В разговоре с этой девушкой я забыл обо всем, кроме нее самой. Я любовался ее лицом и жестами, вдруг вспыхивающим румянцем на щеках, затененными густыми ресницами глазами, которые смотрят, проникая взглядом в твою душу. Я вслушивался в ее вибрирующий низкий голос, и мой мозг оказывался во власти того, что можно назвать пределом мечтаний. Мы говорили о самых разных избитых вещах, я даже не помню, о чем конкретно. Разговор наш время от времени прерывался в том нерешительном ощущении разделяющего нас барьера, о котором никто не упоминал и который мог быть разрушен в любое мгновение. Но ни я, ни она не решались это сделать.
И вдруг Шэрон сказала:
— Я пришла сюда сегодня — иногда хочется побыть в одиночестве, наедине со своими мыслями, — и произошла очень неприятная история, — она неопределенно мотнула головой, — я имею в виду, там. Мне было интересно, почувствую ли я что-нибудь в связи с этим домом. Не могу объяснить… хотелось просто посидеть здесь, может, набрать Цветов… или найти что-нибудь, что напоминало бы мне о нем теперь, когда его не стало… Вы не поймете, но все такое пустое… — Девушка замолчала, стараясь подыскать нужные слова. — Понимаете, когда человек умирает, вы больше его не чувствуете. Вы уже не думаете о нем как о продолжающем жить там. — Она указала на небо. — Такое впечатление, будто он и не жил вовсе, понимаете? Его больше не существует. Вы пытаетесь представить его себе и никак не можете. Он предстает перед вами только как образ из фильма. Интересно, что же со мной произошло? Он уже ничего для меня не значит…
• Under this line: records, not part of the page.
What follows belongs to an exercise in optimizing a design on an open flow for small area, a short achievable clock period and few clock cycles per item; a production flow would make more cautious choices.
RTL that was checked went through simulation tests only; none was proved equivalent to the original.

// uecp_frame_dec
module uecp_frame_dec (
    input  wire       clk,
    input  wire       rst,
    input  wire       in_valid,
    output wire       in_ready,
    input  wire [7:0] in_data,
    input  wire       in_last,
    output reg        res_valid,
    input  wire       res_ready,
    output reg  [2:0] res_status,
    output wire [9:0] res_site,
    output wire [5:0] res_enc,
    output wire [7:0] res_seq,
    output wire [7:0] res_mel,
    output wire [7:0] res_nelem
);
clock: 3.5 ns
lec_check: 0
cap_margin: 20
core_margin: 2
core_utilization: 40
setup_slack_margin: 1.85
slew_margin: 20
standard.sh (not shown) runs the stock make flow with config.mk's settings and CLKGATE_MAP_FILE= SYNTH_SCRIPT=/design/flow/synth_recipe.tcl, a recipe that flattens the netlist after the stock synthesis.
==> flow/flow/run.sh <==
#!/bin/bash
# Standard layout, with the I/O port buffers built from a small buffer cell
# instead of the delay cell buffer_ports picks on its own. Synthesis is the
# standard one (standard.sh synth), so the registers keep their names.
set -euo pipefail
bash standard.sh synth > synth.log 2>&1
bash standard.sh BUFFER_PORTS_ARGS="-buffer_cell sky130_fd_sc_hd__buf_2" finish > layout.log 2>&1
The baseline completed with no timing, DRC or antenna violations.
Edit:
--- a/flow/design.v
+++ b/flow/design.v
@@ -13,42 +13,43 @@
     output wire [7:0] res_seq,
     output wire [7:0] res_mel,
     output wire [7:0] res_nelem
 );
     localparam [2:0] ST_OK      = 3'd0;
     localparam [2:0] ST_UNKNOWN = 3'd1;
     localparam [2:0] ST_CRC     = 3'd2;
     localparam [2:0] ST_SHORT   = 3'd4;
     localparam [1:0] W_CODE  = 2'd0;   
     localparam [1:0] W_SKIPC = 2'd1;   
     localparam [1:0] W_SKIPL = 2'd2;   
     localparam [1:0] W_LEN   = 2'd3;   
-    function [5:0] lut;
+    function [6:0] lut;
         input [7:0] b;
         input       off;
         reg c01, c02, c03, c07, c0A, c13, c1A, c16, c0D, c19, c1C, c2D, c17;
         begin
             c01 = off ? (b == 8'h04) : (b == 8'h01);
             c02 = off ? (b == 8'h05) : (b == 8'h02);
             c03 = off ? (b == 8'h06) : (b == 8'h03);
             c07 = off ? (b == 8'h0A) : (b == 8'h07);
             c0A = off ? (b == 8'h0D) : (b == 8'h0A);
             c13 = off ? (b == 8'h16) : (b == 8'h13);
             c1A = off ? (b == 8'h1D) : (b == 8'h1A);
             c16 = off ? (b == 8'h19) : (b == 8'h16);
             c0D = off ? (b == 8'h10) : (b == 8'h0D);
             c19 = off ? (b == 8'h1C) : (b == 8'h19);
             c1C = off ? (b == 8'h1F) : (b == 8'h1C);
             c2D = off ? (b == 8'h30) : (b == 8'h2D);
             c17 = off ? (b == 8'h1A) : (b == 8'h17);
+            lut[6] = c16 | c19 | c1C;
             lut[5] = c2D | c17;
             lut[4] = c0A | c13 | c16;
             lut[3] = c02 | c0D;
             lut[2] = c01;
             lut[1] = c02 | c03 | c07 | c1A | c0A | c13;
             lut[0] = c03 | c07 | c1A | c16 | c19 | c1C;
         end
     endfunction
     function [15:0] crc_step;
         input [15:0] a_in;
         input [7:0]  c;
         reg   [15:0] a;
@@ -56,66 +57,65 @@
             a = {a_in[7:0], a_in[15:8]};
             a = a ^ {8'h00, c};
             a = a ^ {12'h000, a[7:4]};
             a = a ^ {a[3:0], 12'h000};
             a = a ^ {3'b000, a[7:0], 5'b00000};
             crc_step = a;
         end
     endfunction
     reg        rdy;           
     reg        first;         
     reg        esc;           
     reg  [7:0] u_r;           
-    reg  [5:0] l_r;           
-    reg        uz_r;          
+    reg  [6:0] l_r;           
+    reg        uz_r, u1_r;    
     reg        uv_r;          
     reg        end_r;         
-    reg        one_r;         
     reg        endesc_r;      
     reg        rst_r;         
     reg        pend;          
     assign in_ready = rdy;
     wire accept = in_valid && rdy;
     wire mid    = !first && !in_last;
     always @(posedge clk) begin
         if (rst) begin
             first <= 1'b1;
             esc   <= 1'b0;
         end else if (accept) begin
             first <= in_last;
             esc   <= mid && !esc && (in_data == 8'hFD);
         end
     end
     always @(posedge clk)
         rst_r <= rst;
     wire end_nx = accept && in_last;
     always @(posedge clk) begin
         if (rst) begin
             uv_r  <= 1'b0;
             end_r <= 1'b0;
-            one_r <= 1'b0;
         end else begin
             uv_r  <= accept && mid && (esc || in_data != 8'hFD);
             end_r <= end_nx;
-            one_r <= end_nx && first;
         end
     end
     always @(posedge clk) begin
         u_r      <= esc ? (in_data + 8'hFD) : in_data;
         l_r      <= lut(in_data, esc);
         uz_r     <= esc ? (in_data == 8'h03) : (in_data == 8'h00);
+        u1_r     <= esc ? (in_data == 8'h04) : (in_data == 8'h01);
         endesc_r <= esc;
     end
     wire u_go = uv_r;
     wire e_go = end_r;
+    wire       lskip1 = l_r[6];
     wire       lv     = l_r[5] || l_r[3:0] != 4'd0;    
     wire       llen   = l_r[5];
     wire       lskipl = l_r[4];
     wire [3:0] lskip  = l_r[3:0];
     reg [15:0] crc;
     reg        crc_ok;        
     reg  [2:0] ph;            
     reg        inb;           
     reg  [7:0] addr_hi, addr_lo, seq, mel;
     reg  [6:0] nelem;         
     reg  [7:0] body_rem;
     reg  [1:0] wstate;
@@ -134,31 +134,32 @@
         else if (!crc_ok)
             verdict = ST_CRC;
         else if (ph != 3'd6)
             verdict = ST_SHORT;
         else if (werr)
             verdict = ST_UNKNOWN;
         else if (wstate != W_CODE)
             verdict = ST_SHORT;
         else
             verdict = ST_OK;
     end
     wire ok  = !endesc_r && crc_ok && ph == 3'd6 && !werr && wstate == W_CODE;
-    wire put_e = e_go && !one_r;           
-    wire put_p = pend && !res_valid;       
+    wire busy  = res_valid && !res_ready;
+    wire put_e = e_go && !busy;            
+    wire put_p = pend && !busy;            
     wire clr   = (put_e && !ok) || put_p;
-    wire res_valid_nx = (res_valid && !res_ready) || put_e || put_p;
-    wire pend_nx      = (pend && res_valid) || (e_go && one_r);
+    wire res_valid_nx = busy || put_e || put_p;
+    wire pend_nx      = busy && (pend || e_go);
     wire first_nx     = accept ? in_last : first;
-    wire rdy_nx       = first_nx ? !((pend_nx && res_valid_nx) || (end_nx && first))
+    wire rdy_nx       = first_nx ? !(pend_nx || (end_nx && res_valid_nx))
                                  : !(res_valid_nx || end_nx || pend_nx);
     always @(posedge clk) begin
         if (rst) begin
             res_valid <= 1'b0;
             pend      <= 1'b0;
             rdy       <= 1'b1;
         end else begin
             res_valid <= res_valid_nx;
             pend      <= pend_nx;
             rdy       <= rdy_nx;
         end
     end
@@ -232,19 +233,19 @@
                 W_LEN: begin
                     if (!uz_r)
                         wstate <= W_SKIPC;
                     else
                         wstate <= W_CODE;
                 end
             endcase
         end
     end
     always @(posedge clk) begin
         if (b_go) begin
             case (wstate)
-                W_CODE:  begin skip <= {4'd0, lskip}; skip1 <= (lskip == 4'd1);       end
-                W_LEN:   begin skip <= u_r;           skip1 <= (u_r == 8'd1);       end
+                W_CODE:  begin skip <= {4'd0, lskip}; skip1 <= lskip1;         end
+                W_LEN:   begin skip <= u_r;           skip1 <= u1_r;           end
                 default: begin skip <= skip - 8'd1;   skip1 <= (skip == 8'd2); end
             endcase
         end
     end
 endmodule
=> Register-to-register slack hardly moves. Via count drops slightly. Worst hold slack is about the same. Clock skew drops by 0.0032 ns. Core utilization stays flat.
Testbench counts after the change, summed over its fixed seeds: cycles 39,609, frames 384.
The RTL of the first run of this note was laid out without a check of its function.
И снова этот голос женщины, которая словно в трансе пытается обвинить себя, но ей это не удается… подчеркивание некоторых слов, глубокое раздумье в янтарных глазах, чувство удивления и почти причастия к невидимым и скрытым вещам. Затем она посмотрела на меня, как будто изучала, и в этом взгляде что-то промелькнуло.
В этот момент со стороны дома послышались какие-то голоса, отрывисто отдающие приказания, скрип колес автомобиля по гравию, возбужденные крики. Звуки отражались от серых каменных стен, потревожив птиц, которые с криками унеслись в сторону уходящего солнца. Мы поднялись и пошли посмотреть, в чем дело. В этих звуках слышалась какая-то смертельная тревога.
Пройдя по тенистой тропинке, мы обогнули угол дома и вышли на площадку, залитую лучами солнца. К распахнутым парадным дверям пятился черный автобус. Водитель высунул голову в окно и размахивал свободной рукой, а двое рабочих открывали заднюю дверцу автобуса. Выхлопные газы застилали мертвенно-белые розы, гравий с хрустом разлетался из-под башмаков мужчин. Кто-то довольно воскликнул: „Voila!“ Раздался скрип, треск, и из салона автобуса пополз в подставленные руки мужчин длинный гроб, обтянутый черной тканью.
— Осторожнее там! Не стукните, потише, ребята! — кричал жандарм в форме. — Diable! Где моя квитанция! Теперь потихоньку! Вот так!
Солнце опустилось за деревья, посылая сквозь их ветви последние лучи. Поток теней окутывал дом подобно прибывающей воде — медленно поднимаясь над этим гордым местом, чьи окна казались залитыми слезами, и опускаясь, когда вода омыла их. Но каждая труба, каждое окно, каждый камень смотрел строго и надменно в своем стоицизме против смерти.